One of the core difficulties in ensuring your organisation’s software development process (whether in-house or outsourced) builds in an appropriate level of security is a lack of research, standards and accepted practice in this area. A multitude of approaches have been put forward by visionaries in this area, however these lack the body of empirical study needed to weed out the approaches that don't work in real practice.
All is not lost though - this session discusses the emergence of two new standards in this area – OpenSAMM (Software Assurance Maturity Model), and BSI-MM (Building Security In Maturity Model), how these can be used as a framework for evaluating the current state of an organisation’s development process, planning a future state, and as sources of leading practice in this area.
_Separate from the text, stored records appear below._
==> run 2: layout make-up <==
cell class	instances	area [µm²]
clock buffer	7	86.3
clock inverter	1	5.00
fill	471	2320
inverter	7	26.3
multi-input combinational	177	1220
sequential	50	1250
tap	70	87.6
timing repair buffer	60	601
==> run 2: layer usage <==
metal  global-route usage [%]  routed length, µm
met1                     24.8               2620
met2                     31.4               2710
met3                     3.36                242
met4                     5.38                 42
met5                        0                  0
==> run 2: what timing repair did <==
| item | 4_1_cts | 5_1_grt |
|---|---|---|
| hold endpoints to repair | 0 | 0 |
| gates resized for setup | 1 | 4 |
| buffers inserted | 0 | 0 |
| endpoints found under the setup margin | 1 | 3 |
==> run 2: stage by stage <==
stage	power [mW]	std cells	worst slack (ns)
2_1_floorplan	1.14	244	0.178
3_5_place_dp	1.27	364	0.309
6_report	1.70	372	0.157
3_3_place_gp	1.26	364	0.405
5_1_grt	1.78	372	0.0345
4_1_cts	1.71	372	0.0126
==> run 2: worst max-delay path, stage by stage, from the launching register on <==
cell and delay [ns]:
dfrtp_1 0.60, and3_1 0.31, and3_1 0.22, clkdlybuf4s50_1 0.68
File: src/rtl/alu_result_stage.sv
// Registered ALU result stage with flag derivation and a two-entry skid buffer.
// Optional performance counters are enabled by ALU_RESULT_STAGE_PERF_EN.
module alu_result_stage #(
    parameter int WIDTH = 32
) (
    input  logic             clk,
    input  logic             rst_n,
    input  logic             in_valid,
    output logic             in_ready,
    input  logic [WIDTH-1:0] in_result,
    input  logic             in_carryout,
    input  logic             in_overflow,
    input  logic             in_is_slt,
    output logic             out_valid,
    input  logic             out_ready,
    output logic [WIDTH-1:0] out_result,
    output logic             out_zero,
    output logic             out_negative,
    output logic             out_carryout,
    output logic             out_overflow
`ifdef ALU_RESULT_STAGE_PERF_EN
    ,
    output logic [31:0]      perf_accepted,
    output logic [31:0]      perf_stalled
`endif
);

    typedef struct packed {
        logic [WIDTH-1:0] result;
        logic             zero;
        logic             negative;
        logic             carry;
        logic             ovf;
    } entry_t;

    typedef enum logic [1:0] {
        EMPTY = 2'd0,
        BUSY  = 2'd1,
        FULL  = 2'd2
    } state_t;

    localparam entry_t RST_E = '{
        result:   '0,
        zero:     1'b1,
        negative: 1'b0,
        carry:    1'b0,
        ovf:      1'b0
    };

    state_t state_q, state_d;
    entry_t main_q, main_d;
    entry_t skid_q, skid_d;
    entry_t new_e;
    logic   in_ready_q;
    logic   out_valid_q;
    logic   in_fire;
    logic   out_fire;

    assign in_fire  = in_valid & in_ready_q;
    assign out_fire = out_valid_q & out_ready;

    // Flags travel with the entry; SLT results carry no meaningful carry/ovf.
    always_comb begin
        new_e          = RST_E;
        new_e.result   = in_result;
        new_e.zero     = (in_result == '0);
        new_e.negative = in_result[WIDTH-1];
        new_e.carry    = in_carryout & ~in_is_slt;
        new_e.ovf      = in_overflow & ~in_is_slt;
    end

    always_comb begin
        state_d = state_q;
        main_d  = main_q;
        skid_d  = skid_q;
        unique case (state_q)
            EMPTY: begin
                if (in_fire) begin
                    main_d  = new_e;
                    state_d = BUSY;
                end
            end
            BUSY: begin
                if (in_fire && out_fire) begin
                    main_d = new_e;
                end else if (out_fire) begin
                    state_d = EMPTY;
                end else if (in_fire) begin
                    skid_d  = new_e;
                    state_d = FULL;
                end
            end
            FULL: begin
                if (out_fire) begin
                    main_d  = skid_q;
                    skid_d  = RST_E;
                    state_d = BUSY;
                end
            end
            default: state_d = EMPTY;
        endcase
    end

    // Handshake outputs are registered copies of the next state.
    always_ff @(posedge clk or negedge rst_n) begin
        if (!rst_n) begin
            state_q     <= EMPTY;
            main_q      <= RST_E;
            skid_q      <= RST_E;
            in_ready_q  <= 1'b1;
            out_valid_q <= 1'b0;
        end else begin
            state_q     <= state_d;
            main_q      <= main_d;
            skid_q      <= skid_d;
            in_ready_q  <= (state_d != FULL);
            out_valid_q <= (state_d != EMPTY);
        end
    end

    assign in_ready     = in_ready_q;
    assign out_valid    = out_valid_q;
    assign out_result   = main_q.result;
    assign out_zero     = main_q.zero;
    assign out_negative = main_q.negative;
    assign out_carryout = main_q.carry;
    assign out_overflow = main_q.ovf;

`ifdef ALU_RESULT_STAGE_PERF_EN
    logic [31:0] acc_q;
    logic [31:0] stall_q;

    always_ff @(posedge clk or negedge rst_n) begin
        if (!rst_n) begin
            acc_q   <= '0;
            stall_q <= '0;
        end else begin
            if (in_fire && (acc_q != '1)) begin
                acc_q <= acc_q + 32'd1;
            end
            if (out_valid_q && !out_ready && (stall_q != '1)) begin
                stall_q <= stall_q + 32'd1;
            end
        end
    end

    assign perf_accepted = acc_q;
    assign perf_stalled  = stall_q;
`endif

endmodule
<file path="src/rtl/btn_conditioner.sv">
// Push-button conditioner: per-button 2-flop synchroniser, debounce with
// registered level, one-cycle press/release strobes, and masked auto-repeat.

// One button: sync -> debounce -> repeat FSM, all outputs registered.
module btn_conditioner_lane #(
  parameter int DEBOUNCE_CYC = 250000,
  parameter int REPEAT_DELAY = 4000000,
  parameter int REPEAT_RATE  = 1250000,
  parameter bit REPEAT_EN    = 1'b0
) (
  input  logic clk_i,
  input  logic rst_ni,
  input  logic raw_i,
  output logic level_o,
  output logic press_o,
  output logic release_o
);
  localparam int RMAX = (REPEAT_DELAY > REPEAT_RATE) ? REPEAT_DELAY : REPEAT_RATE;
  localparam int DCW  = (DEBOUNCE_CYC > 0) ? $clog2(DEBOUNCE_CYC + 1) : 1;
  localparam int RCW  = $clog2(RMAX + 1);
  localparam logic [DCW-1:0] DC_LAST = DCW'(DEBOUNCE_CYC - 1);
  localparam logic [RCW-1:0] RD_LAST = RCW'(REPEAT_DELAY - 1);
  localparam logic [RCW-1:0] RR_LAST = RCW'(REPEAT_RATE - 1);

  typedef enum logic [1:0] {IDLE, DELAY, RPT} state_t;

  logic           s1_q, s2_q;
  logic [DCW-1:0] dcnt_q, dcnt_d;
  logic           level_q, level_d;
  logic           press_q, press_d;
  logic           release_q, release_d;
  logic           acc_rise, acc_fall;
  state_t         state_q, state_d;
  logic [RCW-1:0] rcnt_q, rcnt_d;
  logic           rep_fire;

  // Synchroniser, debounce state and registered outputs.
  always_ff @(posedge clk_i or negedge rst_ni) begin
    if (!rst_ni) begin
      s1_q      <= 1'b0;
      s2_q      <= 1'b0;
      dcnt_q    <= '0;
      level_q   <= 1'b0;
      press_q   <= 1'b0;
      release_q <= 1'b0;
    end else begin
      s1_q      <= raw_i;
      s2_q      <= s1_q;
      dcnt_q    <= dcnt_d;
      level_q   <= level_d;
      press_q   <= press_d;
      release_q <= release_d;
    end
  end

  // Debounce: accept s2 only after DEBOUNCE_CYC consecutive differing cycles.
  always_comb begin
    dcnt_d   = dcnt_q;
    level_d  = level_q;
    acc_rise = 1'b0;
    acc_fall = 1'b0;
    if (s2_q == level_q) begin
      dcnt_d = '0;
    end else if (dcnt_q == DC_LAST) begin
      dcnt_d   = '0;
      level_d  = s2_q;
      acc_rise = s2_q;
      acc_fall = ~s2_q;
    end else begin
      dcnt_d = dcnt_q + 1'b1;
    end
  end

  // Repeat FSM state register.
  always_ff @(posedge clk_i or negedge rst_ni) begin
    if (!rst_ni) begin
      state_q <= IDLE;
      rcnt_q  <= '0;
    end else begin
      state_q <= state_d;
      rcnt_q  <= rcnt_d;
    end
  end

  // Repeat FSM next state; an accepted release always wins.
  always_comb begin
    state_d = state_q;
    rcnt_d  = rcnt_q;
    case (state_q)
      IDLE: begin
        if (acc_rise && REPEAT_EN) begin
          state_d = DELAY;
          rcnt_d  = '0;
        end
      end
      DELAY: begin
        if (rcnt_q == RD_LAST) begin
          state_d = RPT;
          rcnt_d  = '0;
        end else begin
          rcnt_d = rcnt_q + 1'b1;
        end
      end
      RPT: begin
        if (rcnt_q == RR_LAST) rcnt_d = '0;
        else                   rcnt_d = rcnt_q + 1'b1;
      end
      default: begin
        state_d = IDLE;
        rcnt_d  = '0;
      end
    endcase
    if (acc_fall) begin
      state_d = IDLE;
      rcnt_d  = '0;
    end
  end

  // Repeat FSM output: tick at the end of each delay/rate period unless released.
  always_comb begin
    rep_fire = 1'b0;
    if ((state_q == DELAY && rcnt_q == RD_LAST) || (state_q == RPT && rcnt_q == RR_LAST))
      rep_fire = ~acc_fall;
  end

  // Strobe next-state: press edge or repeat tick, release edge.
  always_comb begin
    press_d   = acc_rise | rep_fire;
    release_d = acc_fall;
  end

  assign level_o   = level_q;
  assign press_o   = press_q;
  assign release_o = release_q;
endmodule

// Top: array of independent per-button lanes.
module btn_conditioner #(
  parameter int               N_BTN        = 5,
  parameter int               DEBOUNCE_CYC = 250000,
  parameter int               REPEAT_DELAY = 4000000,
  parameter int               REPEAT_RATE  = 1250000,
  parameter logic [N_BTN-1:0] REPEAT_MASK  = 5'b01110
) (
  input  logic             CLK25M,
  input  logic             RST_N,
  input  logic [N_BTN-1:0] BTN_IN,
  output logic [N_BTN-1:0] BTN_LEVEL,
  output logic [N_BTN-1:0] BTN_PRESS,
  output logic [N_BTN-1:0] BTN_RELEASE
);
  for (genvar g = 0; g < N_BTN; g++) begin : g_lane
    btn_conditioner_lane #(
      .DEBOUNCE_CYC(DEBOUNCE_CYC),
      .REPEAT_DELAY(REPEAT_DELAY),
      .REPEAT_RATE (REPEAT_RATE),
      .REPEAT_EN   (REPEAT_MASK[g])
    ) u_lane (
      .clk_i    (CLK25M),
      .rst_ni   (RST_N),
      .raw_i    (BTN_IN[g]),
      .level_o  (BTN_LEVEL[g]),
      .press_o  (BTN_PRESS[g]),
      .release_o(BTN_RELEASE[g])
    );
  end
endmodule

</file>
--- src/rtl/outbuf_req_arbiter.sv ---
// Round-robin write-back arbiter: grants one bank, streams its beats into the
// output SRAM at {nodeid, beat_idx}. Optional OUTBUF_PERF_CNT_EN adds per-bank stream counters.
module outbuf_req_arbiter
    import outbuf_req_arbiter_pkg::*;
(
    input  logic                        clk,
    input  logic                        reset,
    outbuf_req_arbiter_if.slave         ob
`ifdef OUTBUF_PERF_CNT_EN
    ,
    output logic [NUM_BANKS-1:0][15:0]  o_perf_streams
`endif
);

    arb_state_e                 r_state, w_state_nxt;
    logic [BANK_W-1:0]          r_ptr, r_win, w_gidx;
    logic [NUM_BANKS-1:0]       w_gnt, r_grant;
    logic [BIDX_W:0]            r_bidx, w_bidx_cur;
    logic [NODE_W-1:0]          r_node, w_node_cur, r_wb_node;
    logic                       r_we, r_done, r_perr;
    logic [ADDR_W-1:0]          r_addr;
    logic [2*FV_W-1:0]          r_wdata;
    logic                       w_launch, w_cap, w_last, w_err;
    beat_t                      w_beat;

    rr_arbiter #(.N(NUM_BANKS), .W(BANK_W)) u_rr (
        .i_req (ob.bank_req),
        .i_ptr (r_ptr),
        .o_gnt (w_gnt),
        .o_idx (w_gidx)
    );

    always_comb begin
        w_beat.gvalid = ob.bank_gvalid[r_win];
        w_beat.sos    = ob.bank_sos[r_win];
        w_beat.eos    = ob.bank_eos[r_win];
        w_beat.nodeid = ob.bank_nodeid[r_win];
        w_beat.data   = ob.bank_data[r_win];
    end

    // The GRANT-cycle beat is always index 0 and carries the node id to latch
    assign w_bidx_cur = (r_state == ST_GRANT) ? '0 : r_bidx;
    assign w_node_cur = (r_state == ST_GRANT) ? w_beat.nodeid : r_node;

    always_ff @(posedge clk) begin
        if (!reset) r_state <= ST_ARB;
        else        r_state <= w_state_nxt;
    end

    always_comb begin
        w_state_nxt = r_state;
        w_launch    = 1'b0;
        w_cap       = 1'b0;
        w_last      = 1'b0;
        w_err       = 1'b0;
        unique case (r_state)
            ST_ARB: begin
                if (|ob.bank_req) begin
                    w_launch    = 1'b1;
                    w_state_nxt = ST_GRANT;
                end
            end
            ST_GRANT: begin
                if (w_beat.gvalid && w_beat.sos) begin
                    w_cap       = 1'b1;
                    w_last      = w_beat.eos;
                    w_state_nxt = w_beat.eos ? ST_ARB : ST_STREAM;
                end else begin
                    w_err       = 1'b1;
                    w_state_nxt = ST_ARB;
                end
            end
            ST_STREAM: begin
                if (w_beat.gvalid) begin
                    if (w_beat.sos || (r_bidx >= BEAT_LIM)) begin
                        w_err       = 1'b1;
                        w_state_nxt = ST_ARB;
                    end else begin
                        w_cap       = 1'b1;
                        w_last      = w_beat.eos;
                        w_state_nxt = w_beat.eos ? ST_ARB : ST_STREAM;
                    end
                end
            end
            default: w_state_nxt = ST_ARB;
        endcase
    end

    always_ff @(posedge clk) begin
        if (!reset) begin
            r_ptr     <= '0;
            r_win     <= '0;
            r_grant   <= '0;
            r_bidx    <= '0;
            r_node    <= '0;
            r_we      <= 1'b0;
            r_addr    <= '0;
            r_wdata   <= '0;
            r_done    <= 1'b0;
            r_wb_node <= '0;
            r_perr    <= 1'b0;
        end else begin
            r_grant <= '0;
            r_we    <= 1'b0;
            r_done  <= 1'b0;
            if (w_launch) begin
                r_win   <= w_gidx;
                r_ptr   <= (w_gidx == BANK_W'(NUM_BANKS - 1)) ? '0 : w_gidx + 1'b1;
                r_grant <= w_gnt;
            end
            if (r_state == ST_GRANT) r_node <= w_beat.nodeid;
            if (w_err) r_perr <= 1'b1;
            if (w_cap) begin
                r_we    <= 1'b1;
                r_addr  <= {w_node_cur, w_bidx_cur[BIDX_W-1:0]};
                r_wdata <= w_beat.data;
                r_bidx  <= w_bidx_cur + 1'b1;
            end
            if (w_last) begin
                r_done    <= 1'b1;
                r_wb_node <= w_node_cur;
            end
        end
    end

    assign ob.req_grant  = r_grant;
    assign ob.sram_we    = r_we;
    assign ob.sram_addr  = r_addr;
    assign ob.sram_wdata = r_wdata;
    assign ob.wb_done    = r_done;
    assign ob.wb_nodeid  = r_wb_node;
    assign ob.proto_err  = r_perr;

`ifdef OUTBUF_PERF_CNT_EN
    logic [NUM_BANKS-1:0][15:0] r_perf;

    always_ff @(posedge clk) begin
        if (!reset) begin
            r_perf <= '0;
        end else if (w_last && (r_perf[r_win] != 16'hFFFF)) begin
            r_perf[r_win] <= r_perf[r_win] + 16'd1;
        end
    end

    assign o_perf_streams = r_perf;
`endif

endmodule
Examples will be drawn from work Justin has performed in this area at several large UK financial services organisations, and the lessons learnt in applying these approaches.
Justin Clarke is an information security consultant years of experience in assessing the security of networks, web applications, and wireless infrastructures for large financial, retail, technology and government clients in the United Kingdom, the United States and New Zealand.
Justin is the the technical editor and lead author of “SQL Injection Attacks and Defense” (Syngress 2009), co-author of "Network Security Tools: Writing, Hacking, and Modifying Security Tools" (O’Reilly 2005), a contributing author to "Network Security Assessment: Know Your Network, 2nd Edition" (O’Reilly 2007), as well as a speaker at a number of conferences and events on security topics, including Black Hat USA, EuSecWest, OSCON, ISACA, RSA, SANS, OWASP, and the British Computer Society. He is the author of the open source SQLBrute blind SQL injection testing tool, and is the Chapter Leader for the London chapter of OWASP as well as a member of the OWASP Global Connections Committee.